What voters didn’t anticipate was that one party would try to use its hammerlock on the Ohio legislature to arm itself — and only itself — with public funds for the inevitable courtroom battles.

But that is just what Statehouse Republicans are trying to do. The maneuver — hiding the provision in a 3,307-page budget — should not succeed.

Tucked into Senate Republicans’ rewrite of Ohio’s pending budget (House Bill 110) is an amendment letting the House speaker (Lima Republican Bob Cupp) and Senate president (Lima Republican Matt Huffman) intervene in any lawsuit challenging a state law’s constitutionality – or challenging the congressional districts legislators draw.
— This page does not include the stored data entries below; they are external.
`config.mk`:
```
export PLATFORM = sky130hd
export DESIGN_NAME = mem_wb_stage
export DESIGN_NICKNAME = d
export VERILOG_FILES = /design/src/rtl/mem_wb_stage.sv
export SDC_FILE = /design/constraint.sdc
export NUM_CORES = 1
export LEC_CHECK = 0
export CAP_MARGIN = 20
export CORE_ASPECT_RATIO = 2
export CORE_MARGIN = 1
export CORE_UTILIZATION = 53
export CTS_CLUSTER_DIAMETER = 40
export CTS_CLUSTER_SIZE = 10
export DETAILED_ROUTE_END_ITERATION = 8
export HOLD_SLACK_MARGIN = 0.1
export PLACE_DENSITY = 0.95
export SETUP_SLACK_MARGIN = 0.02
export SYNTH_ARGS = -nofsm -noshare
export SYNTH_HDL_FRONTEND = slang
export SYNTH_SLANG_ARGS = --single-unit
```
`constraint.sdc`:
```
create_clock -name clk -period 6.1 [get_ports clk]
set_input_delay 1.83 -clock clk [delete_from_list [all_inputs] [get_ports clk]]
set_output_delay 1.83 -clock clk [all_outputs]
set_load 0.005 [all_outputs]
```
`src/rtl/mem_wb_stage.sv`:
```
// MEM/WB pipeline register and writeback formatter.
// Holds the instruction retiring from the memory stage. It also aligns and
// extends load data and drives the register file write port. A retired
// instruction counter sits alongside the stage.
module mem_wb_stage #(
  parameter int XLEN  = 32,
  parameter int CNT_W = 64
) (
  input  logic             clk,
  input  logic             reset_n,
  input  logic             stall,
  input  logic             flush,
  input  logic             mem_valid,
  input  logic             mem_reg_write,
  input  logic [4:0]       mem_rd,
  input  logic [1:0]       mem_wb_sel,
  input  logic [2:0]       mem_funct3,
  input  logic [XLEN-1:0]  mem_alu_result,
  input  logic [XLEN-1:0]  mem_load_raw,
  input  logic [XLEN-1:0]  mem_pc_plus4,
  output logic             wb_reg_write,
  output logic [4:0]       wb_waddr,
  output logic [XLEN-1:0]  wb_wdata,
  output logic             wb_valid,
  output logic             wb_load_err,
  output logic [CNT_W-1:0] instret
);

  localparam logic [1:0] SEL_ALU  = 2'b00;
  localparam logic [1:0] SEL_LOAD = 2'b01;
  localparam logic [1:0] SEL_LINK = 2'b10;

  logic             r_valid;
  logic             r_reg_write;
  logic [4:0]       r_rd;
  logic [1:0]       r_wb_sel;
  logic [2:0]       r_funct3;
  logic [XLEN-1:0]  r_alu_result;
  logic [XLEN-1:0]  r_load_raw;
  logic [XLEN-1:0]  r_pc_plus4;
  logic [CNT_W-1:0] r_instret;

  logic [7:0]       w_byte;
  logic [15:0]      w_half;
  logic [XLEN-1:0]  w_load_data;
  logic             w_load_ok;
  logic             w_write_en;
  logic             w_capture;

  // Stage register: flush inserts a cleared bubble and beats stall, stall holds, otherwise capture
  always_ff @(posedge clk or negedge reset_n) begin
    if (!reset_n) begin
      r_valid      <= 1'b0;
      r_reg_write  <= 1'b0;
      r_rd         <= '0;
      r_wb_sel     <= '0;
      r_funct3     <= '0;
      r_alu_result <= '0;
      r_load_raw   <= '0;
      r_pc_plus4   <= '0;
    end else if (flush) begin
      r_valid      <= 1'b0;
      r_reg_write  <= 1'b0;
      r_rd         <= '0;
      r_wb_sel     <= '0;
      r_funct3     <= '0;
      r_alu_result <= '0;
      r_load_raw   <= '0;
      r_pc_plus4   <= '0;
    end else if (!stall) begin
      r_valid      <= mem_valid;
      r_reg_write  <= mem_reg_write;
      r_rd         <= mem_rd;
      r_wb_sel     <= mem_wb_sel;
      r_funct3     <= mem_funct3;
      r_alu_result <= mem_alu_result;
      r_load_raw   <= mem_load_raw;
      r_pc_plus4   <= mem_pc_plus4;
    end
  end

  // A real instruction retires when it is actually captured into the stage
  assign w_capture = mem_valid & ~stall & ~flush;

  // Retired-instruction counter, wraps naturally at 2^CNT_W
  always_ff @(posedge clk or negedge reset_n) begin
    if (!reset_n) begin
      r_instret <= '0;
    end else if (w_capture) begin
      r_instret <= r_instret + CNT_W'(1);
    end
  end

  // Byte lane picked by the low address bits. The halfword lane ignores bit 0
  // because misaligned halfwords never reach this stage.
  assign w_byte = r_load_raw[{r_alu_result[1:0], 3'b000} +: 8];
  assign w_half = r_load_raw[{r_alu_result[1], 4'b0000} +: 16];

  // Load formatter: extend the selected lane and flag unsupported funct3 codes
  always_comb begin
    w_load_data = '0;
    w_load_ok   = 1'b1;
    case (r_funct3)
      3'b000:  w_load_data = {{(XLEN-8){w_byte[7]}}, w_byte};
      3'b100:  w_load_data = {{(XLEN-8){1'b0}}, w_byte};
      3'b001:  w_load_data = {{(XLEN-16){w_half[15]}}, w_half};
      3'b101:  w_load_data = {{(XLEN-16){1'b0}}, w_half};
      3'b010:  w_load_data = r_load_raw;
      default: w_load_ok   = 1'b0;
    endcase
  end

  // Writeback source select; the reserved encoding writes zero
  always_comb begin
    case (r_wb_sel)
      SEL_ALU:  wb_wdata = r_alu_result;
      SEL_LOAD: wb_wdata = w_load_data;
      SEL_LINK: wb_wdata = r_pc_plus4;
      default:  wb_wdata = '0;
    endcase
  end

  // x0, the reserved select and bad loads never write the register file
  assign w_write_en = r_valid & r_reg_write & (r_rd != 5'd0) & (r_wb_sel != 2'b11)
                    & ~((r_wb_sel == SEL_LOAD) & ~w_load_ok);

  assign wb_reg_write = w_write_en;
  assign wb_waddr     = w_write_en ? r_rd : 5'd0;
  assign wb_valid     = r_valid;
  assign wb_load_err  = r_valid & (r_wb_sel == SEL_LOAD) & ~w_load_ok;
  assign instret      = r_instret;

endmodule

```
## Word-level counts from Yosys, hierarchy flattened

Index checks and enable logic that the tools add are counted.

- Logic and storage cells: 57
- Input port bits: 112
- Bits in registers: 172

- Shifts and indexed selects: 2
- Equal/unequal tests: 8
- Reduce and logical (&&, ||, !) cells: 4
- Bitwise logic cells: 13
- Add/subtract/negate cells: 1
- Mux-type cells: 20

Operators with widths:

| operator | count |
|---|---|
| $mux 32 | 6 |
| $pmux 32 s5 | 1 |
| $pmux 32 s3 | 1 |
| $add 64x1->64 const B | 1 |
| $shiftx 32x6->16 | 1 |
| $shiftx 32x6->8 | 1 |
| $mux 5 | 3 |
| $and 1x1->1 | 9 |
| $eq 3x3->1 const B | 2 |
| $mux 3 | 2 |
| $mux 1 | 5 |
| $reduce_bool 5->1 | 1 |
| $reduce_or 5->1 | 1 |
| $mux 2 | 2 |
| $not 1->1 | 4 |
| $eq 3x1->1 const B | 1 |
| $eq 3x2->1 const B | 1 |
| $logic_not 3->1 | 1 |
| $eq 2x1->1 const B | 1 |
| $eq 2x2->1 const B | 1 |
| $logic_not 2->1 | 1 |
| $ne 2x1->1 const B | 1 |
| $ne 2x2->1 const B | 1 |

## Logic depth before layout (Yosys ltp)

Gate-level depths: netlist of the first run.

- Depth in word-level cells: 8
- Depth in mapped cells: 7
- Mapped depth without buffers: 6

## Worst setup path after synthesis of the first run

No wires, ideal clock.

- Kind: register -> output
- Start point: register r_alu_result[1]
- End point: output port wb_wdata[10]
- Data arrival time: 1,662 ps
- Stages on the path, launching flop included: 5
- Path slack: 2,608 ps
- Cells stage by stage: dfrtp_1 clkbuf_1 o31ai_1 a221oi_1 o22ai_1

- Longest elaborated chain between the ends: 3
- Elaborated cells on any way between the ends: 4
- Classes of those cells: shift (2); mux (2)

RTL lines:

| element | line | RTL |
|---|---|---|
| start, declared | 38 | `logic [XLEN-1:0] r_alu_result;` |
| start signal, assigned | 76 | `r_alu_result <= mem_alu_result;` |
| $shiftx 32x6->16 / $shiftx 32x6->8 (equally long branches) | 97, 96 |  |
| $pmux 32 s5 (*) | 103 | `case (r_funct3)` |
| $pmux 32 s3 (*) | 115 | `case (r_wb_sel)` |
| end, declared | 23 | `output logic [XLEN-1:0] wb_wdata,` |

Mark *: on every way between the ends. The rest lies on a longest branch, timed or not.

## Final worst setup path of the first run

- Start point: register r_funct3[0]
- End point: output port wb_wdata[28]

- Longest elaborated chain between the ends: 3
- Elaborated cells on any way between the ends: 7
- Classes of those cells: eq/ne (4); mux (2); reduce/logical (1)

RTL lines:

| element | line | RTL |
|---|---|---|
| start, declared | 37 | `logic [2:0] r_funct3;` |
| start signal, assigned | 75 | `r_funct3 <= mem_funct3;` |
| $eq 3x2->1, or another cell as far along | 103 |  |
| $pmux 32 s5 (*) | 103 |  |
| $pmux 32 s3 (*) | 115 |  |

Marks and branches as above.

==> impl_metrics.yaml, run 1 <==
run_status:
  status: "completed"
sta:
  slew_viol_final: 0
  hold_viol: 0
  slew_headroom_pct: 29.4
  clock.fmax_ghz: 0.196
  rsz0062_at_grt: "false"
  min_period_over_period_pct: 83.7
  fin_tns_setup_ps: 0
  setup_violations: 0
  skew_ps: 9.54
  finalCriticalPeriod_ps: 5100
  worst_pin_slew_ps: 1060
routing:
  wl_mm: 24.8
  drt_iter0_markers: 470
  vias_per_cell: 5.80
  vias: 6952
  drt_first_pass_iters: 5
  drc_errors: 0
  ant_nets: 0
  wl_per_cell_microns: 20.7
grt:
  antenna_found_initial: 4
  grt_pass1_wl_mm: 38.7
  track_usage_pct: 30.8
  grt_max_degree: 112
  grt_pass1_vias: 7282
  grt_overflow: 0
hold_path:
  hold_end: "instret[63]"
  hold_class: "register to register"
  hp-start: "instret[63]"
  hold_depth: 1
clock_tree:
  cts_tree: "yes"
  numCtsBuffers: 17
  cts_hold_buf: 0
  clk_latency_ps: 420
  cts-resized-gates: 0
  clk_pin_slew_ps: 70
  post-cts-setup-buffers: 0
  cts_sinks: 172
  root_buffer: "clkbuf_16"
  htreeDepth: 4
  clock_path_buffers: 2
synth:
  syn_area_per_cell_sq_um: 10.8
  yosysWarningCount: 0
  synth_nets: 895
  synth_top_area_share_pct: 50.8
  async_flop_share_pct: 100
  syn_area_sq_mm: 0.00847
  synth_edf_count: 0
  ys_ff_latch: 172
  yosysUniqueCellTypes: 43
  synthCells: 782
  seq_area_frac_synth_pct: 50.8
  synth-main-ff-cell: "dfrtp_1"
  yosys.area.top_type: "dfrtp_1"
  synth_area_leaders: "dfrtp_1 (51%), mux2i_1 (17%), nor2_1 (6.1%)"
pwr:
  power_density_mw_per_mm2: 239
  total_power_mw: 2.72
  vdd_drop_max_mv: 0.184
  p_leak_nw: 5.11
setup_path:
  r2r_slack_ps: 3520
  reg2reg_from: "instret[9]"
  critPathMaxFanout: 17
  worstSetupPathType: "register to primary output"
  slowest_delay_ps: 670
  critPathRequiredTime_ps: 4270
  crit_slowest_cell: "nand2b_1"
  startpoint_type: "register"
  cp_cell_sequence: "o21ai_1, nand3b_1, nand2b_1, o22ai_1, clkdlybuf4s50_1"
  cp-end-kind: "primary output"
  r2r-end: "instret[45]"
  r2r_cells: 5
  arrival_ps: 3270
layout:
  seq_area_sq_mm: 0.00431
  area_growth_pct: 34.1
  multi_input_area_sq_mm: 0.00394
  final_common_cell: "clkdlybuf4s50_1"
  num-fill-cells: 1116
  fin_util_pct: 72.4
  drive_gt1_share_pct: 7.45
  nets: 1094
  final_cells: 1198
  layout.cells.most_common_list: "clkdlybuf4s50_1 (212), dfrtp_1 (171), mux2i_1 (142)"
job:
  max_cap_viol_count: 0
placement:
  dp_hpwl_mm: 18.1
  dp.cells: 1161
  port_buffers: 215
  gp_congestion: 0.949
floorplan:
  io_pins: 216
  fp-row-count: 65
  die_area_sq_mm: 0.0165
  initial_utilization_pct: 54.0
  die_x_microns: 91.4
  die_y_microns: 181
  coreArea_sq_mm: 0.0157
==> worst max-delay path by stage <==
stage,startpoint,to,slack (ps),cells past startpoint
after floorplan,r_alu_result[1],wb_wdata[10],2610,4
after global placement,r_alu_result[1],wb_wdata[24],1630,6
after detailed placement,r_alu_result[1],wb_wdata[21],1480,6
after CTS,r_funct3[0],wb_wdata[28],990,5
after global routing,r_funct3[0],wb_wdata[24],750,5
final,r_funct3[0],wb_wdata[28],1000,5
==> sequential cells by signal (all words and copies together), names as in the netlist <==
signal / cells
instret: 64
r_funct3: 3
wb_valid: 1
r_load_raw: 32
r_pc_plus4: 32
r_rd: 5
r_wb_sel: 2
r_alu_result: 32
r_reg_write: 1
==> critical path: cells and delay by family (launching register included) <==
family                 cells  cell delay [ps]
AND/OR/NAND/NOR            2             1200
flip-flops                 1              480
AO/OA/AOI/OAI              2              640
buffers and inverters      1              530
==> power breakdown <==
part / internal, mW / total [mW] / switching (mW)
clock network: 0.584 / 1.05 / 0.467
logic: 0.219 / 0.406 / 0.188
registers: 1.20 / 1.26 / 0.0624
==> synthesized netlist by cell type, drive strengths merged (2+ instances only) <==
cell and number:
a21oi 17, a221oi 9, a222oi 7, and2 6, and3 2, buf 19, clkbuf 24, dfrtp 172
inv 14, mux2 10, mux2i 142, nand2 32, nand2b 2, nand3 18, nand4 23, nor2 137
nor2b 2, nor3 18, nor3b 4, nor4 16, o22ai 32, o31ai 2, or2 2, xnor2 31
xor2 32
==> routing by layer <==
metal	track usage, %	vias up	routed length, microns	share of wire (%)
met5	0	-	0	0
met4	21.8	0	1580	6.4
met3	5.05	76	1390	5.6
met2	55.7	310	13500	54
met1	31.5	3405	8330	34
li1	-	3161	-	-
==> cells by family (layout without fill, tap and decap cells) <==
group | after synthesis | in the layout | share of synthesized area [%]
AND/OR/NAND/NOR | 268 | 268 | 16.3
flip-flops | 172 | 172 | 50.8
multiplexers | 152 | 152 | 18.1
AO/OA/AOI/OAI | 69 | 69 | 5.45
XOR/XNOR | 63 | 63 | 6.52
buffers and inverters | 57 | 268 | 2.69
adder cells (fa/ha/maj) | 1 | 1 | 0.148
other | 0 | 4 | 0
==> cell type report <==
type / instances / area share (%)
flip-flops and latches: 172 / 37.9
multi-input cells: 553 / 34.7
repair buffers: 223 / 19.7
clock buffers: 19 / 3.90
well taps: 201 / 2.21
clock inverters: 12 / 1.11
inverters: 14 / 0.463
diodes: 4 / 0.0881
==> stage by stage <==
step / worst slack, ps / cell area, sq um / hold slack, ps
4_1_cts: 988 / 11300 / 474
3_5_place_dp: 1480 / 10700 / 461
5_1_grt: 752 / 11400 / 486
2_1_floorplan: 2610 / 8470 / 465
6_report: 996 / 11400 / 466
3_3_place_gp: 1630 / 10700 / 459
No activity file was read; power rests on OpenSTA's default activity.
==> run 2: changes to the inputs <==
--- a/config.mk
+++ b/config.mk
@@ -8,12 +8,12 @@
 export CAP_MARGIN = 20
 export CORE_ASPECT_RATIO = 2
 export CORE_MARGIN = 1
-export CORE_UTILIZATION = 53
+export CORE_UTILIZATION = 45
 export CTS_CLUSTER_DIAMETER = 40
 export CTS_CLUSTER_SIZE = 10
 export DETAILED_ROUTE_END_ITERATION = 8
 export HOLD_SLACK_MARGIN = 0.1
-export PLACE_DENSITY = 0.95
+export PLACE_DENSITY = 0.88
 export SETUP_SLACK_MARGIN = 0.02
 export SYNTH_ARGS = -nofsm -noshare
 export SYNTH_HDL_FRONTEND = slang
==> constraint.sdc (replaced) <==
create_clock -name clk -period 4.43 [get_ports clk]
set_input_delay 1.329 -clock clk [delete_from_list [all_inputs] [get_ports clk]]
set_output_delay 1.329 -clock clk [all_outputs]
set_load 0.005 [all_outputs]
==> impl_metrics.yaml, run 2 (same netlist as run 1, synthesis figures left out) <==
setup_path:
  critPathRequiredTime_ps: 3100
  arrival_ps: 2950
  worstSetupPathType: "register to primary output"
  reg2reg_from: "instret[0]"
  startpoint_type: "register"
  cp-end-kind: "primary output"
  path_buf_inv: 2
  cp_cell_sequence: "o21ai_1, nand3b_1, buf_4, nand2b_1, o22ai_1, clkdlybuf4s50_1"
  r2r_slack_ps: 2180
  startpoint: "r_funct3[1]"
  r2r-end: "instret[56]"
  path_delay_family: "simple AND/OR/NAND/NOR gates"
  critPathMaxFanout: 17
  r2r_cells: 6
  slowest_delay_ps: 630
  crit_slowest_cell: "nand2b_1"
grt:
  grt_pass1_wl_mm: 40.9
  antenna_found_initial: 5
  grt_pass1_vias: 7251
  grt_max_degree: 91
  track_usage_pct: 28.7
  grt_overflow: 0
routing:
  vias: 6988
  drc_errors: 0
  drt_iter0_markers: 350
  vias_per_cell: 5.71
  wl_mm: 26.7
  ant_nets: 0
  wl_per_cell_microns: 21.8
  drt_first_pass_iters: 6
floorplan:
  coreArea_sq_mm: 0.0184
  die_x_microns: 99.0
  initial_utilization_pct: 46.0
  die_y_microns: 196
  die_area_sq_mm: 0.0194
  fp-row-count: 70
  io_pins: 216
sta:
  slew_headroom_pct: 34.5
  hold_viol: 0
  setup_ws_ps: 153
  fin_tns_setup_ps: 0
  clock.fmax_ghz: 0.234
  setup_violations: 0
  finalCriticalPeriod_ps: 4280
  skew_ps: 11.1
  rsz0062_at_grt: "true"
  min_period_over_period_pct: 96.5
  worst_pin_slew_ps: 982
  slew_viol_final: 0
clock_tree:
  clk_latency_ps: 430
  cts_tree: "yes"
  numCtsBuffers: 17
  root_buffer: "clkbuf_16"
  htreeDepth: 4
  clock_path_buffers: 2
  post-cts-setup-buffers: 0
  clk_pin_slew_ps: 70
  cts_sinks: 172
job:
  max_cap_viol_count: 0
layout:
  final_common_cell: "clkdlybuf4s50_1"
  area_growth_pct: 35.9
  layout.cells.most_common_list: "clkdlybuf4s50_1 (212), dfrtp_1 (171), mux2i_1 (142)"
  drive_gt1_share_pct: 8.57
  num-fill-cells: 1508
  nets: 1104
  largest_reg_flops: 64
placement:
  port_buffers: 215
  dp_slack_ps: 260
  gp_congestion: 0.947
  dp_hpwl_mm: 19.7
pwr:
  power_density_mw_per_mm2: 337
  vdd_drop_max_mv: 0.278
  p_leak_nw: 5.18
run_status:
  status: "completed"
hold_path:
  hold_depth: 1
  hold_end: "instret[63]"
  hold_class: "register to register"
  hp-start: "instret[63]"
[run 2: power by group]
part	internal (mW)	switching (mW)
Clock	0.917	0.654
Combinational	0.307	0.256
Sequential	1.65	0.0940
[run 2: per-stage QoR]
step                      std cells  hold WS [ps]  util (%)  cell area (sq um)  power [mW]
final                          1224           476      62.6              11500        3.88
after detailed placement       1188           478      59.1              10900        2.33
after global routing           1224           511      62.6              11500        4.03
after global placement         1188           460      59.1              10900        2.31
after CTS                      1219           490      62.5              11500        3.91
after floorplan                 782           465         -               8470        1.99
[run 2: layout make-up]
type	count	area [sq um]	share of cell area [%]
antenna	5	12.5	0.109
clock buffer	18	439	3.81
clock inverter	13	180	1.56
inverter	14	52.6	0.456
multi-input combinational	553	3950	34.3
sequential	172	4310	37.4
tap	216	270	2.35
timing repair buffer	233	2300	20.0
[run 2: worst register-to-register path: stages, from the launching register on]
cell	delay [ps]
dfrtp_1	430
ha_1	200
nand4bb_1	240
nor4_4	570
nand4_2	300
nor4_2	260
xor2_1	170
[run 2: per-layer routing]
metal	part of all wire [%]	up-vias	global-route usage, %
li1	-	3188	-
met1	34	3455	29.2
met2	54	266	51.7
met3	5.5	79	5.66
met4	6.5	0	20.0
met5	0	-	0
[run 2: timing repair]
action	CTS	global route
hold buffers	0	0
gates resized for setup	1	2
endpoints found under the setup margin	16	18
[run 2: worst max path at each step]
stage	cells after the start	slack, ps	to
after floorplan	4	1440	wb_wdata[10]
after global placement	6	390	wb_wdata[25]
after detailed placement	6	260	wb_wdata[18]
after CTS	6	130	wb_wdata[13]
after global routing	7	4	wb_wdata[4]
final	6	150	wb_wdata[18]
==> run 3: changes to the inputs <==
--- a/config.mk
+++ b/config.mk
@@ -5,7 +5,7 @@
 export SDC_FILE = /design/constraint.sdc
 export NUM_CORES = 1
 export LEC_CHECK = 0
-export CAP_MARGIN = 20
+export CAP_MARGIN = 30
 export CORE_ASPECT_RATIO = 2
 export CORE_MARGIN = 1
 export CORE_UTILIZATION = 45
==> impl_metrics.yaml, run 3 (same netlist as run 1, synthesis figures left out) <==
routing:
  drc_errors: 0
  vias_per_cell: 5.68
  ant_nets: 0
  drt_first_pass_iters: 5
  wl_per_cell_microns: 22.0
  drt_iter0_markers: 261
  wl_mm: 27.0
  vias: 6964
layout:
  area_growth_pct: 35.9
  largest_reg_flops: 64
  layout.cells.most_common_list: "clkdlybuf4s50_1 (212), dfrtp_1 (171), mux2i_1 (142)"
  final_common_cell: "clkdlybuf4s50_1"
  final_area_sq_mm: 0.0115
  final_cells: 1226
  drive_gt1_share_pct: 8.65
  nets: 1106
grt:
  grt_max_degree: 91
  grt_pass1_wl_mm: 41.2
  track_usage_pct: 28.8
  antenna_found_initial: 4
  grt_overflow: 0
  grt_pass1_vias: 7212
floorplan:
  fp-row-count: 70
  die_area_sq_mm: 0.0194
  coreArea_sq_mm: 0.0184
  initial_utilization_pct: 46.0
  die_y_microns: 196
  io_pins: 216
  die_x_microns: 99.0
clock_tree:
  clock_path_buffers: 2
  numCtsBuffers: 17
  cts_sinks: 172
  root_buffer: "clkbuf_16"
  cts_hold_buf: 0
  htreeDepth: 4
  clk_latency_ps: 430
  clk_pin_slew_ps: 70
  cts_tree: "yes"
pwr:
  vdd_drop_max_mv: 0.311
  power_density_mw_per_mm2: 332
  p_leak_nw: 5.18
  total_power_mw: 3.82
hold_path:
  hp-start: "instret[63]"
  hold_end: "instret[63]"
  hold_depth: 1
  hold_class: "register to register"
setup_path:
  path_buf_inv: 1
  cp_cell_sequence: "mux2_2, a222oi_1, o22ai_1, clkdlybuf4s50_1"
  worstSetupPathType: "register to primary output"
  reg2reg_from: "instret[9]"
  r2r_slack_ps: 2210
  path_delay_family: "compound AO/OA/AOI/OAI gates"
  r2r_cells: 5
  critPathMaxFanout: 15
  startpoint_type: "register"
  cp-end-kind: "primary output"
  r2r-end: "instret[56]"
  arrival_ps: 2950
  critPathRequiredTime_ps: 3100
  crit_slowest_cell: "dfrtp_1"
  slowest_delay_ps: 740
sta:
  finalCriticalPeriod_ps: 4280
  setup_violations: 0
  min_period_over_period_pct: 96.6
  slew_viol_final: 0
  worst_pin_slew_ps: 886
  setup_ws_ps: 151
  slew_headroom_pct: 40.9
  clock.fmax_ghz: 0.234
  rsz0062_at_grt: "false"
  skew_ps: 10.7
  hold_viol: 0
  fin_tns_setup_ps: 0
placement:
  dp.cells: 1189
  gp_congestion: 0.947
  post_dp_cell_area_sq_mm: 0.0109
  dp_slack_ps: 597
  port_buffers: 215
  dp_hpwl_mm: 19.8
job:
  max_cap_viol_count: 0
run_status:
  status: "completed"
[run 3: what timing repair did]
action | in CTS | in global routing
gates resized for setup | 0 | 1
setup buffers | 0 | 0
setup endpoints to repair | 0 | 7
endpoints found under the hold margin | 0 | 0
[run 3: final cells by class]
type / instances / area, sq um
Multi-Input combinational cell: 553 / 3950
Tap cell: 216 / 270
Inverter: 14 / 52.6
Fill cell: 1521 / 6880
Clock inverter: 14 / 160
Timing Repair Buffer: 235 / 2330
Clock buffer: 18 / 429
Antenna cell: 4 / 10.0
Sequential cell: 172 / 4310
[run 3: per-layer routing]
metal  wire length (microns)  global-route usage [%]  share of wire, %  up-vias
met5                       0                       0                 0        -
met3                    1250                    5.77               4.6       79
met4                    1470                    17.4               5.5        0
met1                    9440                    29.3                35     3435
met2                   14800                    53.2                55      269
li1                        -                       -                 -     3181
What’s more, the speaker and president could hire, at state expense, any lawyers they choose rather than have the attorney general represent them.

Slipping that amendment into the budget bill suggests a well-founded GOP fear that a bill lawyering up Huffman and Cupp at taxpayers’ expense could never pass. Nor should it, which is why it has no business in the budget.

Because of delays in the release of federal Census data, Huffman had earlier floated a trial balloon, calling for extended deadlines for redrawing districts, a move some opponents saw as an attempt to rush the redistricting process without sufficient time for citizen input. Legislators wisely shelved that idea — Huffman in fairness had said he wouldn’t proceed without bipartisan buy-in. (In fairness, also, Huffman was prime co-sponsor of both the 2015 and 2018 reforms.)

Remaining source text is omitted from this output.